You used to want flash. A BMW or a Ferrari was the best way to get around town. (Or, in an earlier time, a new Packard driven by a handsome chauffeur.) A secondhand ride was as cool as secondhand smoke, and the easiest way to cause a girl to “accidentally” delete your telephone number.

Now, flash is trash. Hipsters will tell you: if you really want to be cool in a place like Boulder County, ditch your car and get a bike. A used bike. Preferably with a lot of feel-good, big-picture, do-the-right-thing motives behind it. In other words, get a bike from Community Cycles. Better yet, build it yourself.

Now in its eighth year, Community Cycles is one of the hippest, most beloved, most enduring parts of the Boulder bicycle world. It takes old, donated bikes and turns them into new, cool rides—about 2,500 bikes a year. This is done by volunteers, paid staff and participants in the Earn-a-Bike program. In the Earn-a-Bike program, you volunteer 15 hours learning how to fix bikes, then fix other people’s bikes, or bikes for kids. Then you get to build your own bike out of used parts, for free. Last year, about 250 bikes were earned.

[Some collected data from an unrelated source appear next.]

This design comes from an exercise in tuning for small area and a short achievable clock period on the open sky130 flow, not from production work. Only simulation tests tie the RTL to the original design; equivalence was not proved. Power and IR drop assume default switching activity.

==> flow/design.v <==
module CPU(
	input sysclk,
	input cpu_resetn,
	output [31:0] imem_addr,
	input  [31:0] imem_rdata,
	output [31:0] dmem_addr,
	output [31:0] dmem_wdata,
	output [3:0]  dmem_wen_n,
	input  [31:0] dmem_rdata,
	output uart_tx
);
	wire [31:0] pc, ins, rreg1, rreg2, imm, ex_result, rmem, nextpc, hc_data;
	wire [6:0] opcode;
	wire [2:0] funct3;
	wire [4:0] srcregnum1, srcregnum2, dstregnum;
	wire rd_enablen, uart_write_enablen;
	wire [3:0] mem_enablen;
	wire [7:0] uart_data;
	assign imem_addr = pc;
	assign ins = imem_rdata;
	decode decode0(
		.ins(ins),
		.opcode(opcode),
		.funct3(funct3),
		.rs1(srcregnum1),
		.rs2(srcregnum2),
		.rd(dstregnum),
		.imm(imm)
	);
	reg_file reg_file0(
		.clk(sysclk),
		.resetn(cpu_resetn),
		.rs1(srcregnum1),
		.rs2(srcregnum2),
		.rd(dstregnum),
		.rd_enablen(rd_enablen),
		.wdata(
			(opcode != 7'b0000011)? ex_result : 
			(funct3 == 3'b000)? {{24{rmem[7]}}, rmem[7:0]} : 
			(funct3 == 3'b001)? {{16{rmem[15]}}, rmem[15:0]} : 
			(funct3 == 3'b010)? rmem : 
			(funct3 == 3'b100)? {24'b0, rmem[7:0]} : 
			(funct3 == 3'b101)? {16'b0, rmem[15:0]} : 
			ex_result
		),
		.rreg1(rreg1),
		.rreg2(rreg2)
	);
	execute execute0(
		.opcode(opcode),
		.funct3(funct3),
		.rs1(rreg1),
		.rs2(rreg2),
		.imm(imm),
		.pc(pc),
		.rd_enablen(rd_enablen),
		.mem_enablen(mem_enablen),
		.result(ex_result),
		.nextpc(nextpc)
	);
	assign dmem_addr = ex_result;
	assign dmem_wdata = rreg2;
	assign dmem_wen_n = mem_enablen;
	assign rmem = (ex_result == 32'hffffff00)? hc_data : dmem_rdata;
	assign uart_data = rreg2[7:0];
	assign uart_write_enablen = (ex_result == 32'hf6fff070)? mem_enablen[0] : 1'b1;
	program_counter program_counter0(
		.clk(sysclk),
		.resetn(cpu_resetn),
		.nextpc(nextpc),
		.pc(pc)
	);
	hardware_counter hardware_counter0(
		.clk(sysclk),
		.resetn(cpu_resetn),
		.counter(hc_data)
	);
	uart uart0(
		.clk(sysclk),
		.resetn(cpu_resetn),
		.uart_enablen(uart_write_enablen),
		.data(uart_data),
		.uart_busy(),
		.uart_tx(uart_tx)
	);
endmodule
Background: an optimization exercise with open tools, aiming at small area and a short achievable clock period. Do not read the settings as production practice. Where RTL was checked, it was by simulation tests only, not by an equivalence proof against the original.

==> build 75 <==
==> flow/design.v <==
module finalproject #(
    parameter CLK_FREQ_HZ = 8_000,
    parameter SCAN_RATE   = 1000
)(
    input  wire        CLK,
    input  wire        RST_N,
    input  wire [3:0]  ROWS,
    output reg  [3:0]  COLS,
    output wire [7:0]  HEX0,
    output wire [7:0]  HEX1,
    output wire [7:0]  HEX2,
    output wire [9:0]  LEDS,
    output wire [7:0]  DBG
);
    reg [2:0] cnt;
    reg       tick;        
    reg       first;       
    always @(posedge CLK or negedge RST_N) begin
        if (!RST_N) begin
            cnt   <= 3'd0;
            tick  <= 1'b0;
            first <= 1'b1;
            COLS  <= 4'b1110;
        end else begin
            cnt  <= cnt + 3'd1;
            tick <= (cnt == 3'd7);
            if (tick) begin
                first <= 1'b0;
                if (!first) COLS <= {COLS[2:0], COLS[3]};
            end
        end
    end
    wire one_row = (ROWS == 4'b1110) | (ROWS == 4'b1101) |
                   (ROWS == 4'b1011) | (ROWS == 4'b0111);
    wire [1:0] cidx = {~COLS[3] | ~COLS[2], ~COLS[3] | ~COLS[1]};
    wire [1:0] ridx = {~ROWS[3] | ~ROWS[2], ~ROWS[3] | ~ROWS[1]};
    reg [3:0] kcode;
    always @(*) begin
        case ({cidx, ridx})
            4'b00_00: kcode = 4'd1;  4'b00_01: kcode = 4'd4;
            4'b00_10: kcode = 4'd7;  4'b00_11: kcode = 4'hE;
            4'b01_00: kcode = 4'd2;  4'b01_01: kcode = 4'd5;
            4'b01_10: kcode = 4'd8;  4'b01_11: kcode = 4'd0;
            4'b10_00: kcode = 4'd3;  4'b10_01: kcode = 4'd6;
            4'b10_10: kcode = 4'd9;  4'b10_11: kcode = 4'hF;
            4'b11_00: kcode = 4'hA;  4'b11_01: kcode = 4'hB;
            4'b11_10: kcode = 4'hC;  default:  kcode = 4'hD;
        endcase
    end
    reg [3:0] code;        
    reg       kev;         
    reg       idle;        
    always @(posedge CLK) code <= kcode;
    always @(posedge CLK or negedge RST_N) begin
        if (!RST_N) begin
            kev  <= 1'b0;
            idle <= 1'b1;
        end else begin
            kev <= tick & idle & one_row;
            if (tick) idle <= (ROWS == 4'b1111);
        end
    end
    wire k_clr   = (code == 4'hE);
    wire k_eq    = (code == 4'hF);
    wire k_op    = code[3] & (code[2] ^ code[1]);
    wire k_digit = ~code[3] | ~(code[2] | code[1]);
    function [6:0] seg;
        input [3:0] v;
        begin
            seg[0] = (v[0] & ~v[1] & ~v[2] & ~v[3]) | (v[0] & ~v[1] & v[2] & v[3]) | (~v[0] & ~v[1] & v[2] & ~v[3]) | (v[0] & v[1] & ~v[2] & v[3]);
            seg[1] = (~v[0] & v[2] & v[3]) | (v[0] & ~v[1] & v[2] & ~v[3]) | (~v[0] & v[1] & v[2]) | (v[0] & v[1] & v[3]);
            seg[2] = (~v[0] & v[1] & ~v[2] & ~v[3]) | (v[1] & v[2] & v[3]) | (~v[0] & v[2] & v[3]);
            seg[3] = (v[0] & ~v[1] & ~v[2] & ~v[3]) | (~v[0] & ~v[1] & v[2] & ~v[3]) | (~v[0] & v[1] & ~v[2] & v[3]) | (v[0] & v[1] & v[2]);
            seg[4] = (v[0] & ~v[3]) | (~v[1] & v[2] & ~v[3]) | (v[0] & ~v[1] & ~v[2]);
            seg[5] = (v[0] & ~v[1] & v[2] & v[3]) | (v[1] & ~v[2] & ~v[3]) | (v[0] & ~v[2] & ~v[3]) | (v[0] & v[1] & ~v[3]);
            seg[6] = (~v[0] & ~v[1] & v[2] & v[3]) | (v[0] & v[1] & v[2] & ~v[3]) | (~v[1] & ~v[2] & ~v[3]);
        end
    endfunction
    reg [6:0] opa, opb;
    reg [2:0] op;
    reg       opsel;
    reg       done;
    reg       first_op;
    reg [1:0] dcnt;
    reg [3:0] last_key;
    reg       ready;
    reg [6:0] hex0, hex1, hex2;
    reg [12:0] lfsr;
    reg [6:0] R, Q;        
    reg       e_start, e_step, e_conv, e_seg;
    wire acc   = kev & ready;
    wire work  = acc & ~k_clr & ~done;      
    wire w_dig = work & k_digit;
    wire w_op  = work & k_op;
    wire w_eq  = work & k_eq;
    wire w_clr = acc & k_clr;
    wire       two = (dcnt == 2'd1);
    wire [6:0] x10 = {last_key, 3'b000} + {2'b00, last_key, 1'b0} + {3'b000, code};
    wire [6:0] nv  = two ? x10 : {3'b000, code};
    localparam [12:0] LFSR_SEED = 13'h0001;
    localparam [12:0] LFSR_END  = 13'h1914;
    wire [12:0] lfsr_nx = {lfsr[11:0], lfsr[12] ^ lfsr[3] ^ lfsr[2] ^ lfsr[0]};
    always @(posedge CLK)
        lfsr <= work ? LFSR_SEED : lfsr_nx;
    wire [3:0] s0   = e_seg ? Q[3:0] : (k_eq ? R[3:0] : code);
    wire [6:0] seg0 = seg(s0);
    wire [2:0] op_n   = w_clr ? 3'd0 : (w_op ? code[2:0] - 3'd1 : op);
    wire       done_n = ~w_clr & (done | w_eq);
    always @(posedge CLK or negedge RST_N) begin
        if (!RST_N) begin
            opa <= 0; opb <= 0; op <= 0; opsel <= 0; done <= 0;
            first_op <= 1; dcnt <= 0; last_key <= 0; ready <= 1;
            hex0 <= 7'b1000000; hex1 <= 7'b1111111; hex2 <= 7'b1111111;
        end else begin
            if (work) ready <= 1'b0;
            else if (lfsr == LFSR_END) ready <= 1'b1;
            if (acc) last_key <= code;
            if (w_clr | (w_dig & first_op)) opa <= w_clr ? 7'd0 : nv;
            if (w_clr | (w_dig & ~first_op)) opb <= w_clr ? 7'd0 : nv;
            op <= op_n;
            done <= done_n;
            if (w_clr | w_op) opsel <= w_op;
            if (w_clr | w_op) first_op <= w_clr;
            if (w_clr | w_op | w_dig) dcnt <= w_dig ? (two ? 2'd2 : 2'd1) : 2'd0;
            if (w_clr) hex0 <= 7'b1000000;
            else if (w_dig | w_eq) hex0 <= seg0;
            if (w_eq) hex1 <= Q;
            else if (w_dig & two) hex1 <= hex0;
            else if (w_clr | w_op | w_dig) hex1 <= 7'b1111111;
            if (w_clr) hex2 <= 7'b1111111;
            else if (w_op)
                case (code[2:0])
                    3'b010:  hex2 <= 7'b0001000;     
                    3'b011:  hex2 <= 7'b0000011;     
                    3'b100:  hex2 <= 7'b1000110;     
                    default: hex2 <= 7'b0100001;     
                endcase
            else if (w_eq & ~opsel) hex2 <= 7'b0001110;   
        end
    end
    reg cy;
    wire op_add = (op == 3'd1);
    wire op_sub = (op == 3'd2);
    wire op_mul = (op == 3'd3);
    wire op_div = (op == 3'd4);
    wire       sub = e_conv | op_sub | op_div;
    wire [6:0] yy  = (e_conv ? 7'd10 : opb) ^ {7{sub}};
    wire [6:0] p = R ^ yy;
    wire [6:0] g = R & yy;
    wire [7:0] c;
    assign c[0] = sub;
    assign c[1] = g[0] | (p[0] & c[0]);
    assign c[2] = g[1] | (p[1] & g[0]) | (p[1] & p[0] & c[0]);
    wire g32 = g[3] | (p[3] & g[2]);
    wire p32 = p[3] & p[2];
    assign c[3] = g[2] | (p[2] & c[2]);
    assign c[4] = g32 | (p32 & c[2]);
    wire g54 = g[5] | (p[5] & g[4]);
    wire p54 = p[5] & p[4];
    assign c[5] = g[4] | (p[4] & c[4]);
    assign c[6] = g54 | (p54 & c[4]);
    assign c[7] = g[6] | (p[6] & c[6]);
    wire [6:0] sum = p ^ c[6:0];
    wire ge10 = R[6] | R[5] | R[4] | (R[3] & (R[2] | R[1]));
    wire qea  = (Q == opa);
    wire bz   = (opb == 7'd0);
    wire [6:0] qinc = Q + 7'd1;
    wire cgo  = e_conv & ge10 & ~(Q[3] & Q[0]);
    wire err  = e_start & op_div & bz;
    wire sub1 = Q[6];                     
    wire r_a    = e_start & (op_add | op_sub | (op_div & ~bz));
    wire r_zero = (e_start & ~(op_add | op_sub | op_div)) | (e_step & op_sub & ~sub1 & ~cy);
    wire r_sum  = (e_step & (op_add | (op_sub & sub1) | (op_mul & ~qea) | (op_div & cy))) | cgo;
    wire r_q    = e_step & op_div & ~cy;
    wire q_m1   = e_start & (op_sub | op_div);
    wire q_inc  = (e_step & ((op_sub & sub1) | (op_mul & ~qea) | (op_div & cy))) | cgo;
    wire q_zero = (e_start & ~(op_sub | op_div)) | (e_step & ((op_mul & qea) | (op_div & ~cy)));
    wire stay   = (op_sub & sub1) | (op_mul & ~qea) | (op_div & cy);
    wire trig   = w_clr | w_dig | w_op;
    always @(posedge CLK) begin
        cy <= e_start | c[7];
        R <= ({7{err}} & 7'd14) | ({7{r_a}} & opa) | ({7{r_sum}} & sum) | ({7{r_q}} & Q) |
             ({7{~(err | r_a | r_zero | r_sum | r_q)}} & R);
        Q <= ({7{err | q_m1}} & {~err, ~err, ~err, 3'b111, ~err}) | ({7{q_inc}} & qinc) |
             ({7{e_seg}} & seg0) | ({7{~(err | q_m1 | q_inc | q_zero | e_seg)}} & Q);
    end
    always @(posedge CLK or negedge RST_N) begin
        if (!RST_N) begin
            e_start <= 1'b1; e_step <= 1'b0; e_conv <= 1'b0; e_seg <= 1'b0;
        end else begin
            e_start <= trig;
            e_step  <= ~trig & ((e_start & ~err) | (e_step & stay));
            e_conv  <= ~trig & ((e_step & ~stay) | cgo);
            e_seg   <= ~trig & ((e_conv & ~cgo) | err);
        end
    end
    assign HEX0 = {1'b1, hex0};
    assign HEX1 = {1'b1, hex1};
    assign HEX2 = {1'b1, hex2};
    assign LEDS = {done, opsel, first_op, dcnt, ready, last_key};
    assign DBG  = {op, done, opa[3:0]};
endmodule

There are other programs like it in the country. Some programs on the East Coast have been around for decades; Atlanta has had an Earn-a-Bike program since 2005. Dallas started a similar program this spring. But Community Cycles’ program is still among the largest and healthiest in the country, with 1,100 members, 100 active volunteers, and a $500,000 annual budget. The Earn-a-Bike program has had a waiting list since the beginning.

Community Cycles caters to a certain kind of bike lover. “This is not for the road bikers in spandex,” said Archer Sully, an Earn-a-Bike instructor. These are bikes for grocery-getting, cruising and styling. The other day, a man named Bob Krumwiede was standing in Community Cycles’ showroom, sizing up a retro Peugeot from the disco era. He had just moved to Boulder from the Bay Area, and he wanted a cool bike. “Old bikes just have more panache,” he said.

He’s right. Community Cycles doesn’t have bikes make of the kind of slick metal alloys featured in “Terminator 2.” Parts of Community Cycles look like an episode of “Hoarders, Bike Lovers Edition.” The storage room is overflowing. Outside the bland beige building, in the alley, donated bikes are piled on each other like wounded soldiers, chains hanging off like guts. Most of these will be fixed up and sold. Others will be shipped to Africa, through a program called Bikes for Humanity.